╭─ RECORD SET
## config.mk

```make
export PLATFORM = sky130hd
export DESIGN_NAME = lsu_subsys_top
export DESIGN_NICKNAME = d
export VERILOG_FILES = /design/src/lsu_pkg.sv /design/src/lsu_req_align.sv /design/src/lsu_load_extract.sv /design/src/lsu_ctrl.sv /design/src/data_mem_arbiter.sv /design/src/mem_event_counters.sv /design/src/lsu_subsys_top.sv
export SDC_FILE = /design/constraint.sdc
export NUM_CORES = 1
export LEC_CHECK = 0
export BUFFER_PORTS_ARGS = -buffer_cell sky130_fd_sc_hd__buf_4
export CAP_MARGIN = 20
export CORE_AREA = 2 2 129 131
export DETAILED_ROUTE_END_ITERATION = 8
export DIE_AREA = 0 0 131 133
export PLACE_DENSITY = 0.74
export SLEW_MARGIN = 10
export SYNTH_ARGS = -nofsm -noshare
export SYNTH_HDL_FRONTEND = slang
export SYNTH_SLANG_ARGS = --single-unit
```

## constraint.sdc

```tcl
create_clock -name clk -period 3.8 [get_ports clk]
set_clock_uncertainty 0.2 [all_clocks]
set_input_delay 0.76 -clock clk [delete_from_list [all_inputs] [get_ports clk]]
set_output_delay 0.76 -clock clk [all_outputs]
set_load 0.01 [all_outputs]
```

## src/lsu_pkg.sv

```systemverilog
/*
 * Shared definitions for the load/store data-memory subsystem
 * Bus widths and counter width
 * Access size, controller state and counter select enums
 * Core request, memory request and load info packed structs
 */

package lsu_pkg;

  ////////////////////////////////////////////////////////////
  // Widths
  ////////////////////////////////////////////////////////////

  localparam int unsigned ADDR_W = 32;
  localparam int unsigned DATA_W = 32;
  // One enable per byte lane
  localparam int unsigned BE_W   = DATA_W / 8;
  localparam int unsigned CNT_W  = 16;

  ////////////////////////////////////////////////////////////
  // Enums
  ////////////////////////////////////////////////////////////

  // Access size, same encoding as the core decoder
  typedef enum logic [1:0] {
    DT_WORD = 2'b00,
    DT_HALF = 2'b01,
    DT_BYTE = 2'b10
  } data_type_e;

  // Load/store controller states
  typedef enum logic [1:0] {
    LSU_IDLE        = 2'b00,
    LSU_WAIT_GNT    = 2'b01,
    LSU_WAIT_RVALID = 2'b10
  } lsu_state_e;

  // Event counter read select
  typedef enum logic {
    CNT_LOAD  = 1'b0,
    CNT_STORE = 1'b1
  } cnt_sel_e;

  ////////////////////////////////////////////////////////////
  // Structs
  ////////////////////////////////////////////////////////////

  // Core side request, byte address and unshifted data
  typedef struct packed {
    logic              we;
    data_type_e        data_type;
    logic              sign_ext;
    logic [ADDR_W-1:0] addr;
    logic [DATA_W-1:0] wdata;
  } lsu_req_t;

  // Memory port request, word address and lane aligned data
  typedef struct packed {
    logic [ADDR_W-1:0] addr;
    logic              we;
    logic [BE_W-1:0]   be;
    logic [DATA_W-1:0] wdata;
  } mem_req_t;

  // Kept for the pending load until rvalid
  typedef struct packed {
    logic [1:0] offset;
    data_type_e data_type;
    logic       sign_ext;
  } load_info_t;

endpackage

```

## src/lsu_req_align.sv

```systemverilog
/*
 * Request alignment for the data memory port
 * Word address, byte enables and write data lane rotation
 * Misaligned half and word detection
 */

`timescale 1ns/1ps

module lsu_req_align import lsu_pkg::*; (
  input  lsu_req_t lsu_req_i,
  output mem_req_t mem_req_o,
  output logic     misaligned_o
);

  logic [1:0] offset;

  // Byte offset inside the addressed word
  assign offset = lsu_req_i.addr[1:0];

  assign mem_req_o.addr = {lsu_req_i.addr[ADDR_W-1:2], 2'b00};
  assign mem_req_o.we   = lsu_req_i.we;

  ////////////////////////////////////////////////////////////
  // Byte enables and misalignment
  ////////////////////////////////////////////////////////////

  always_comb begin
    mem_req_o.be = '1;
    misaligned_o = 1'b0;
    case (lsu_req_i.data_type)
      DT_BYTE: begin
        mem_req_o.be = 4'b0001 << offset;
      end
      DT_HALF: begin
        // Upper or lower half, odd address is illegal
        mem_req_o.be = offset[1] ? 4'b1100 : 4'b0011;
        misaligned_o = offset[0];
      end
      default: begin
        // Word, and the unused encoding treated as word
        mem_req_o.be = 4'b1111;
        misaligned_o = (offset != 2'b00);
      end
    endcase
  end

  ////////////////////////////////////////////////////////////
  // Write data rotation into the addressed lanes
  ////////////////////////////////////////////////////////////

  always_comb begin
    case (offset)
      2'b00:   mem_req_o.wdata = lsu_req_i.wdata;
      2'b01:   mem_req_o.wdata = {lsu_req_i.wdata[23:0], lsu_req_i.wdata[31:24]};
      2'b10:   mem_req_o.wdata = {lsu_req_i.wdata[15:0], lsu_req_i.wdata[31:16]};
      default: mem_req_o.wdata = {lsu_req_i.wdata[7:0], lsu_req_i.wdata[31:8]};
    endcase
  end

endmodule

```

## src/lsu_load_extract.sv

```systemverilog
/*
 * Load data extraction
 * Lane selection by byte offset, sign or zero extension
 */

`timescale 1ns/1ps

module lsu_load_extract import lsu_pkg::*; (
  input  logic [DATA_W-1:0] rdata_i,
  input  load_info_t        info_i,
  output logic [DATA_W-1:0] rdata_o
);

  logic [DATA_W-1:0] rdata_shift;

  // Rotate the addressed lane down to bit 0
  always_comb begin
    case (info_i.offset)
      2'b00:   rdata_shift = rdata_i;
      2'b01:   rdata_shift = {rdata_i[7:0], rdata_i[31:8]};
      2'b10:   rdata_shift = {rdata_i[15:0], rdata_i[31:16]};
      default: rdata_shift = {rdata_i[23:0], rdata_i[31:24]};
    endcase
  end

  // Extension by size and flag
  always_comb begin
    case (info_i.data_type)
      DT_BYTE: begin
        rdata_o = {{24{info_i.sign_ext & rdata_shift[7]}}, rdata_shift[7:0]};
      end
      DT_HALF: begin
        rdata_o = {{16{info_i.sign_ext & rdata_shift[15]}}, rdata_shift[15:0]};
      end
      default: begin
        // Word loads are always aligned
        rdata_o = rdata_i;
      end
    endcase
  end

endmodule

```

## src/lsu_ctrl.sv

```systemverilog
/*
 * Load/store controller
 * FSM for request, grant and response phases
 * Registered memory request and load info, error pulse on misalignment
 */

`timescale 1ns/1ps

module lsu_ctrl import lsu_pkg::*; (
  input  logic              clk,
  input  logic              rst_ni,
  // Core side
  input  logic              lsu_req_valid_i,
  input  lsu_req_t          lsu_req_i,
  // Memory side
  output logic              mem_req_valid_o,
  output mem_req_t          mem_req_o,
  input  logic              mem_gnt_i,
  input  logic              mem_rvalid_i,
  input  logic [DATA_W-1:0] mem_rdata_i,
  // Completion
  output logic              lsu_valid_o,
  output logic              lsu_err_o,
  output logic [DATA_W-1:0] lsu_rdata_o,
  output logic              busy_o
);

  lsu_state_e state_q;
  lsu_state_e state_d;
  mem_req_t   aligned_req;
  mem_req_t   mem_req_q;
  load_info_t info_q;
  logic       misaligned;
  logic       accept;
  logic       err_q;

  lsu_req_align i_req_align (
    .lsu_req_i    ( lsu_req_i   ),
    .mem_req_o    ( aligned_req ),
    .misaligned_o ( misaligned  )
  );

  // New requests only taken in idle
  assign accept = lsu_req_valid_i & (state_q == LSU_IDLE);

  ////////////////////////////////////////////////////////////
  // FSM
  ////////////////////////////////////////////////////////////

  always_comb begin
    state_d = state_q;
    case (state_q)
      LSU_IDLE: begin
        if (accept && !misaligned) begin
          state_d = LSU_WAIT_GNT;
        end
      end
      LSU_WAIT_GNT: begin
        if (mem_gnt_i) begin
          state_d = LSU_WAIT_RVALID;
        end
      end
      LSU_WAIT_RVALID: begin
        if (mem_rvalid_i) begin
          state_d = LSU_IDLE;
        end
      end
      default: state_d = LSU_IDLE;
    endcase
  end

  always_ff @(posedge clk or negedge rst_ni) begin
    if (!rst_ni) begin
      state_q <= LSU_IDLE;
      err_q   <= 1'b0;
    end else begin
      state_q <= state_d;
      // One cycle error pulse, request is dropped
      err_q   <= accept & misaligned;
    end
  end

  // Request fields held stable until the grant
  always_ff @(posedge clk) begin
    if (accept) begin
      mem_req_q        <= aligned_req;
      info_q.offset    <= lsu_req_i.addr[1:0];
      info_q.data_type <= lsu_req_i.data_type;
      info_q.sign_ext  <= lsu_req_i.sign_ext;
    end
  end

  lsu_load_extract i_load_extract (
    .rdata_i ( mem_rdata_i ),
    .info_i  ( info_q      ),
    .rdata_o ( lsu_rdata_o )
  );

  assign mem_req_valid_o = (state_q == LSU_WAIT_GNT);
  assign mem_req_o       = mem_req_q;
  // Completion in the rvalid cycle itself
  assign lsu_valid_o     = (state_q == LSU_WAIT_RVALID) & mem_rvalid_i;
  assign lsu_err_o       = err_q;
  assign busy_o          = (state_q != LSU_IDLE);

endmodule

```

## src/data_mem_arbiter.sv

```systemverilog
/*
 * Data port arbiter between the core path and the debug port
 * Debug first selection, single outstanding transaction
 * Response steering to the recorded owner
 */

`timescale 1ns/1ps

module data_mem_arbiter import lsu_pkg::*; (
  input  logic              clk,
  input  logic              rst_ni,
  // Core side
  input  logic              core_req_i,
  input  mem_req_t          core_mem_i,
  output logic              core_gnt_o,
  output logic              core_rvalid_o,
  output logic [DATA_W-1:0] core_rdata_o,
  // Debug side
  input  logic              dbg_req_i,
  input  mem_req_t          dbg_mem_i,
  output logic              dbg_gnt_o,
  output logic              dbg_rvalid_o,
  output logic [DATA_W-1:0] dbg_rdata_o,
  // Memory side
  output logic              data_req_o,
  output mem_req_t          data_mem_o,
  input  logic              data_gnt_i,
  input  logic              data_rvalid_i,
  input  logic [DATA_W-1:0] data_rdata_i,
  // Status
  output logic              pending_o
);

  logic pending_q;
  logic owner_dbg_q;
  logic granted;

  ////////////////////////////////////////////////////////////
  // Request side
  ////////////////////////////////////////////////////////////

  // Nothing forwarded while a response is outstanding
  assign data_req_o = ~pending_q & (dbg_req_i | core_req_i);
  assign data_mem_o = dbg_req_i ? dbg_mem_i : core_mem_i;

  assign dbg_gnt_o  = ~pending_q & dbg_req_i & data_gnt_i;
  assign core_gnt_o = ~pending_q & ~dbg_req_i & core_req_i & data_gnt_i;
  assign granted    = data_req_o & data_gnt_i;

  // Owner recorded at the granting edge
  always_ff @(posedge clk or negedge rst_ni) begin
    if (!rst_ni) begin
      pending_q   <= 1'b0;
      owner_dbg_q <= 1'b0;
    end else if (granted) begin
      pending_q   <= 1'b1;
      owner_dbg_q <= dbg_req_i;
    end else if (data_rvalid_i) begin
      pending_q   <= 1'b0;
    end
  end

  ////////////////////////////////////////////////////////////
  // Response side
  ////////////////////////////////////////////////////////////

  assign core_rvalid_o = data_rvalid_i & pending_q & ~owner_dbg_q;
  assign dbg_rvalid_o  = data_rvalid_i & pending_q & owner_dbg_q;
  assign core_rdata_o  = owner_dbg_q ? '0 : data_rdata_i;
  assign dbg_rdata_o   = owner_dbg_q ? data_rdata_i : '0;

  assign pending_o = pending_q;

endmodule

```

## src/mem_event_counters.sv

```systemverilog
/*
 * Load and store event counters
 * Saturating counts of granted core requests, select based read port
 */

`timescale 1ns/1ps

module mem_event_counters import lsu_pkg::*; (
  input  logic             clk,
  input  logic             rst_ni,
  input  logic             gnt_event_i,
  input  logic             gnt_we_i,
  input  cnt_sel_e         cnt_sel_i,
  output logic [CNT_W-1:0] cnt_rdata_o
);

  logic [CNT_W-1:0] load_cnt_q;
  logic [CNT_W-1:0] store_cnt_q;

  // Counts stop at all ones
  always_ff @(posedge clk or negedge rst_ni) begin
    if (!rst_ni) begin
      load_cnt_q  <= '0;
      store_cnt_q <= '0;
    end else if (gnt_event_i) begin
      if (!gnt_we_i && (load_cnt_q != {CNT_W{1'b1}})) begin
        load_cnt_q <= load_cnt_q + 1'b1;
      end
      if (gnt_we_i && (store_cnt_q != {CNT_W{1'b1}})) begin
        store_cnt_q <= store_cnt_q + 1'b1;
      end
    end
  end

  // Combinational read port
  assign cnt_rdata_o = (cnt_sel_i == CNT_STORE) ? store_cnt_q : load_cnt_q;

endmodule

```

## src/lsu_subsys_top.sv

```systemverilog
/*
 * Top level of the data-memory subsystem
 * Load/store controller, data port arbiter and event counters
 */

`timescale 1ns/1ps

module lsu_subsys_top import lsu_pkg::*; (
  input  logic              clk,
  input  logic              rst_ni,
  // Core side
  input  logic              lsu_req_valid_i,
  input  lsu_req_t          lsu_req_i,
  output logic              lsu_valid_o,
  output logic              lsu_err_o,
  output logic [DATA_W-1:0] lsu_rdata_o,
  // Debug side
  input  logic              dbg_req_i,
  input  mem_req_t          dbg_mem_i,
  output logic              dbg_gnt_o,
  output logic              dbg_rvalid_o,
  output logic [DATA_W-1:0] dbg_rdata_o,
  // Memory side
  output logic              data_req_o,
  output mem_req_t          data_mem_o,
  input  logic              data_gnt_i,
  input  logic              data_rvalid_i,
  input  logic [DATA_W-1:0] data_rdata_i,
  // Counters and status
  input  cnt_sel_e          cnt_sel_i,
  output logic [CNT_W-1:0]  cnt_rdata_o,
  output logic              busy_o
);

  // Core path between controller and arbiter
  logic              core_req;
  mem_req_t          core_mem;
  logic              core_gnt;
  logic              core_rvalid;
  logic [DATA_W-1:0] core_rdata;
  logic              ctrl_busy;
  logic              arb_pending;

  lsu_ctrl i_lsu_ctrl (
    .clk             ( clk             ),
    .rst_ni          ( rst_ni          ),
    .lsu_req_valid_i ( lsu_req_valid_i ),
    .lsu_req_i       ( lsu_req_i       ),
    .mem_req_valid_o ( core_req        ),
    .mem_req_o       ( core_mem        ),
    .mem_gnt_i       ( core_gnt        ),
    .mem_rvalid_i    ( core_rvalid     ),
    .mem_rdata_i     ( core_rdata      ),
    .lsu_valid_o     ( lsu_valid_o     ),
    .lsu_err_o       ( lsu_err_o       ),
    .lsu_rdata_o     ( lsu_rdata_o     ),
    .busy_o          ( ctrl_busy       )
  );

  data_mem_arbiter i_arbiter (
    .clk           ( clk           ),
    .rst_ni        ( rst_ni        ),
    .core_req_i    ( core_req      ),
    .core_mem_i    ( core_mem      ),
    .core_gnt_o    ( core_gnt      ),
    .core_rvalid_o ( core_rvalid   ),
    .core_rdata_o  ( core_rdata    ),
    .dbg_req_i     ( dbg_req_i     ),
    .dbg_mem_i     ( dbg_mem_i     ),
    .dbg_gnt_o     ( dbg_gnt_o     ),
    .dbg_rvalid_o  ( dbg_rvalid_o  ),
    .dbg_rdata_o   ( dbg_rdata_o   ),
    .data_req_o    ( data_req_o    ),
    .data_mem_o    ( data_mem_o    ),
    .data_gnt_i    ( data_gnt_i    ),
    .data_rvalid_i ( data_rvalid_i ),
    .data_rdata_i  ( data_rdata_i  ),
    .pending_o     ( arb_pending   )
  );

  // Only granted core requests are counted
  mem_event_counters i_counters (
    .clk         ( clk                  ),
    .rst_ni      ( rst_ni               ),
    .gnt_event_i ( core_req & core_gnt  ),
    .gnt_we_i    ( core_mem.we          ),
    .cnt_sel_i   ( cnt_sel_i            ),
    .cnt_rdata_o ( cnt_rdata_o          )
  );

  assign busy_o = ctrl_busy | arb_pending;

endmodule

```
╰─
A copy of each line above that holds the word "else" is the expected answer.

TASK RESULT.
    end else begin
    end else if (granted) begin
    end else if (data_rvalid_i) begin
    end else if (gnt_event_i) begin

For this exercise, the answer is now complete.